By Katarina A. Lewczyk | Date published: January 14, 2025
Megan Orzalli to Investigate Regulation of the NLRP1 Inflammasome by HSV-1
Epithelial cells (keratinocytes) are the first cell type to be infected with HSV-1, but little is known about how this virus interacts with these cells.
Megan Orzalli, PhD, assistant professor of medicine in the Division of Infectious Diseases and Immunology, has received R01 funding from the NIH’s National Institute of Allergy and Infectious Diseases to study how keratinocytes in the skin mount an innate immune response to herpes simplex virus 1 (HSV-1) and how this virus manipulates these cellular responses to productively infect its human host. In a recent publication featured in the Journal of Experimental Medicine, Dr. Orzalli demonstrated that HSV-1 activates an inflammatory cell death process in keratinocytes, mediated by a protein complex called the inflammasome. This cell death process would normally limit the ability of HSV-1 to successfully replicate and spread, but the virus employs a mechanism to block inflammasome function in these cells.

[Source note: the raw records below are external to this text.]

### config.mk
export PLATFORM = sky130hd
export DESIGN_NAME = uart_rx
export DESIGN_NICKNAME = d
export VERILOG_FILES = /design/src/rtl/uart_pkg.sv /design/src/rtl/uart_rx_sync.sv /design/src/rtl/uart_rx.sv
export SDC_FILE = /design/constraint.sdc
export NUM_CORES = 1
export LEC_CHECK = 0
export CAP_MARGIN = 10
export CORE_MARGIN = 2
export CORE_UTILIZATION = 60
export CTS_CLUSTER_DIAMETER = 80
export CTS_CLUSTER_SIZE = 14
export DETAILED_ROUTE_END_ITERATION = 7
export GPL_TIMING_DRIVEN = 0
export PLACE_DENSITY = 0.86
export SYNTH_ARGS = -nofsm -noshare
export SYNTH_HDL_FRONTEND = slang
export SYNTH_SLANG_ARGS = --single-unit
### constraint.sdc
create_clock -name i_SysClock -period 3.6 [get_ports i_SysClock]
set_clock_uncertainty 0.05 [all_clocks]
set_input_delay 0.72 -clock i_SysClock [delete_from_list [all_inputs] [get_ports i_SysClock]]
set_output_delay 0.72 -clock i_SysClock [all_outputs]
set_load 0.1 [all_outputs]
### src/rtl/uart_pkg.sv
// Shared 8N1 UART definitions: rounded bit-period calculation, framing levels
// and receiver state encoding.
package uart_pkg;

  localparam int unsigned DATA_BITS  = 8;
  localparam logic        STOP_LEVEL = 1'b1;
  localparam logic        IDLE_LEVEL = 1'b1;

  typedef enum logic [1:0] {
    RX_IDLE  = 2'd0,
    RX_START = 2'd1,
    RX_DATA  = 2'd2,
    RX_STOP  = 2'd3
  } rx_state_e;

  // Clock cycles per bit, rounded to nearest; 64-bit math avoids overflow
  function automatic int unsigned bit_cycles(input int unsigned sys_clock,
                                             input int unsigned baud);
    longint unsigned r;
    r = (64'(sys_clock) * 64'd10 / 64'(baud) + 64'd5) / 64'd10;
    return r[31:0];
  endfunction

endpackage

### src/rtl/uart_rx_sync.sv
// Two-flop synchronizer with previous-value flop, falling-edge detect and the
// sample value used by the receiver. UART_RX_MAJORITY_EN adds a 2-of-3 vote.
module uart_rx_sync
  import uart_pkg::*;
(
  input  logic clk,
  input  logic rst,
  input  logic i_serial,
  output logic o_fall,
  output logic o_sample
);

  logic meta_q, meta_d;
  logic sync_q, sync_d;
  logic prev_q, prev_d;

  always_comb begin
    meta_d = i_serial;
    sync_d = meta_q;
    prev_d = sync_q;
  end

  always_ff @(posedge clk or posedge rst) begin
    if (rst) begin
      meta_q <= IDLE_LEVEL;
      sync_q <= IDLE_LEVEL;
      prev_q <= IDLE_LEVEL;
    end else begin
      meta_q <= meta_d;
      sync_q <= sync_d;
      prev_q <= prev_d;
    end
  end

  assign o_fall = prev_q & ~sync_q;

`ifdef UART_RX_MAJORITY_EN
  logic prev2_q, prev2_d;

  always_comb prev2_d = prev_q;

  always_ff @(posedge clk or posedge rst) begin
    if (rst) prev2_q <= IDLE_LEVEL;
    else     prev2_q <= prev2_d;
  end

  assign o_sample = (sync_q & prev_q) | (sync_q & prev2_q) | (prev_q & prev2_q);
`else
  assign o_sample = sync_q;
`endif

endmodule

### src/rtl/uart_rx.sv
// 8N1 UART receiver, LSB first, oversampled on the system clock.
// Optional UART_RX_MAJORITY_EN selects 2-of-3 voting at every sample point.
module uart_rx
  import uart_pkg::*;
#(
  parameter int unsigned SYS_CLOCK     = 50000000,
  parameter int unsigned UART_BAUDRATE = 115200
) (
  input  logic       i_SysClock,
  input  logic       i_Reset,
  input  logic       i_RxSerial,
  output logic [7:0] o_RxByte,
  output logic       o_RxValid,
  output logic       o_RxFrameErr,
  output logic       o_RxBusy
);

  localparam int unsigned BIT_CYCLES    = bit_cycles(SYS_CLOCK, UART_BAUDRATE);
  localparam int unsigned MAX_CYCLE_CNT = BIT_CYCLES - 1;
  localparam int unsigned HALF_CNT      = MAX_CYCLE_CNT / 2;
  localparam int unsigned CNT_W         = $clog2(MAX_CYCLE_CNT) + 1;
  localparam int unsigned BIT_W         = $clog2(DATA_BITS);

  localparam logic [CNT_W-1:0] CNT_MAX  = CNT_W'(MAX_CYCLE_CNT);
  localparam logic [CNT_W-1:0] CNT_HALF = CNT_W'(HALF_CNT);
  localparam logic [BIT_W-1:0] LAST_BIT = BIT_W'(DATA_BITS - 1);

  logic fall;
  logic sample;

  uart_rx_sync u_sync (
    .clk      (i_SysClock),
    .rst      (i_Reset),
    .i_serial (i_RxSerial),
    .o_fall   (fall),
    .o_sample (sample)
  );

  rx_state_e            state_q, state_d;
  logic [CNT_W-1:0]     cnt_q, cnt_d;
  logic [BIT_W-1:0]     bit_cnt_q, bit_cnt_d;
  logic [DATA_BITS-1:0] shift_q, shift_d;
  logic [7:0]           byte_q, byte_d;
  logic                 valid_q, valid_d;
  logic                 err_q, err_d;

  always_comb begin
    state_d   = state_q;
    cnt_d     = cnt_q;
    bit_cnt_d = bit_cnt_q;
    shift_d   = shift_q;
    byte_d    = byte_q;
    valid_d   = 1'b0;
    err_d     = 1'b0;

    case (state_q)
      RX_IDLE: begin
        cnt_d = '0;
        if (fall) state_d = RX_START;
      end
      RX_START: begin
        if (cnt_q == CNT_HALF) begin
          cnt_d     = '0;
          bit_cnt_d = '0;
          // A high mid-start sample was a glitch: drop back without output
          state_d   = (sample == 1'b0) ? RX_DATA : RX_IDLE;
        end else begin
          cnt_d = cnt_q + 1'b1;
        end
      end
      RX_DATA: begin
        if (cnt_q == CNT_MAX) begin
          cnt_d     = '0;
          shift_d   = {sample, shift_q[DATA_BITS-1:1]};
          bit_cnt_d = bit_cnt_q + 1'b1;
          if (bit_cnt_q == LAST_BIT) state_d = RX_STOP;
        end else begin
          cnt_d = cnt_q + 1'b1;
        end
      end
      RX_STOP: begin
        if (cnt_q == CNT_MAX) begin
          cnt_d   = '0;
          state_d = RX_IDLE;
          if (sample == STOP_LEVEL) begin
            byte_d  = shift_q;
            valid_d = 1'b1;
          end else begin
            err_d = 1'b1;
          end
        end else begin
          cnt_d = cnt_q + 1'b1;
        end
      end
      default: state_d = RX_IDLE;
    endcase
  end

  always_ff @(posedge i_SysClock or posedge i_Reset) begin
    if (i_Reset) begin
      state_q   <= RX_IDLE;
      cnt_q     <= '0;
      bit_cnt_q <= '0;
      shift_q   <= '0;
      byte_q    <= '0;
      valid_q   <= 1'b0;
      err_q     <= 1'b0;
    end else begin
      state_q   <= state_d;
      cnt_q     <= cnt_d;
      bit_cnt_q <= bit_cnt_d;
      shift_q   <= shift_d;
      byte_q    <= byte_d;
      valid_q   <= valid_d;
      err_q     <= err_d;
    end
  end

  assign o_RxByte     = byte_q;
  assign o_RxValid    = valid_q;
  assign o_RxFrameErr = err_q;
  assign o_RxBusy     = (state_q != RX_IDLE);

endmodule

Unexpectedly, Dr. Orzalli and her team found that a single viral protein was responsible for both activating and inhibiting the inflammasome in keratinocytes. With this funding, Dr. Orzalli and her colleagues will determine how this HSV-1-encoded protein triggers and inhibits inflammasome activation in keratinocytes. Completion of the study will provide insights into antiviral defense strategies that are active in human skin during the earliest stages of HSV-1 infection and may provide important targets for therapeutic intervention.